Across the material below, how many lines contain the word "STrans"? Respond with the number only.

▬▬▬▬▬▬▬▬▬▬

## flow/run.sh

```bash
#!/bin/bash
# the make line also repeats each setting of config.mk as NAME=value (left out here)
make -C /OpenROAD-flow-scripts/flow DESIGN_CONFIG=/design/flow/config.mk WORK_HOME=/design/flow/orfs CLKGATE_MAP_FILE= finish
```

## flow/config.mk

```make
export PLATFORM = sky130hd
export DESIGN_NAME = bdm
export DESIGN_NICKNAME = bdm
export VERILOG_FILES = /design/flow/design.v
export SDC_FILE = /design/flow/constraint.sdc
export NUM_CORES = 4
export LEC_CHECK = 0
export ABC_AREA = 1
export CAP_MARGIN = 20
export CORE_MARGIN = 2
export CORE_UTILIZATION = 68
export CTS_CLUSTER_SIZE = 14
export SLEW_MARGIN = 20
```

## flow/constraint.sdc

```tcl
create_clock -name core_clock -period 2.44 [get_ports {clk}]
set_input_delay 0.4880 -clock core_clock [delete_from_list [all_inputs] [get_ports {clk}]]
set_output_delay 0.4880 -clock core_clock [all_outputs]
set_load 0.01 [all_outputs]
```
## harbor
## Dmac_Top
module Dmac_Top (
    input  logic        clk,
    input  logic        rst,
    input  logic        write,
    input  logic        HSel,
    input  logic [1:0]  STrans,
    input  logic [31:0] HWData,
    input  logic [31:0] HAddr,
    input  logic [31:0] MRData,
    input  logic        HReady,
    input  logic [1:0]  M_HResp,
    output logic HReadyOut,
    output logic [1:0] S_HResp,
    input  logic [1:0]  DmacReq,      
    input  logic        Bus_Grant,   
    output logic [31:0] MAddress,
    output logic [31:0] MWData,
    output logic [3:0]  MBurst_Size,
    output logic        MWrite,
    output logic [1:0]  MTrans,
    output logic [3:0]  MWStrb,
    output logic        Bus_Req,
    output logic        Interrupt,
    output logic [1:0]  ReqAck
);
    logic con_sel, con_en, irq, con_new_sel, C_config;
    logic hold;
    logic channel_en_1, channel_en_2;
    Dmac_Main_Datapath datapath_inst (
        .clk            (clk),
        .rst            (rst),
        .write          (write),
        .HSel           (HSel),
        .STrans         (STrans),
        .channel_en_1   (channel_en_1),
        .channel_en_2   (channel_en_2),
        .HWData         (HWData),
        .HAddr          (HAddr),
        .MRData         (MRData),
        .HReady         (HReady),
        .M_HResp          (M_HResp),
        .con_en         (con_en),
        .con_sel        (con_sel),
        .C_config       (C_config),
        .irq            (irq),
        .con_new_sel    (con_new_sel),
        .MAddress       (MAddress),
        .MWData         (MWData),
        .MBurst_Size    (MBurst_Size),
        .MWrite         (MWrite),
        .MTrans         (MTrans),
        .MWStrb         (MWStrb)
    );
    Dmac_Main_Ctrl controller_inst (
        .clk            (clk),
        .rst            (rst),
        .DmacReq        (DmacReq),
        .con_new_sel    (con_new_sel),
        .irq            (irq),
        .Bus_Grant      (Bus_Grant),
        .C_config       (C_config),
        .con_sel        (con_sel),
  ...
clock: 4.77 ns
lec_check: 0
cap_margin: 15
core_margin: 2
core_utilization: 72
cts_cluster_size: 58
place_density_lb_addon: 0.0
setup_slack_margin: 0.6
slew_margin: 20
run.sh (not shown) runs the stock make flow with config.mk's settings and CLKGATE_MAP_FILE=.
From the logs: harbor reached the end of the flow and failed the layout checks with negative setup slack.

▬▬▬▬▬▬▬▬▬▬

> [YOUR SOLUTION]: 2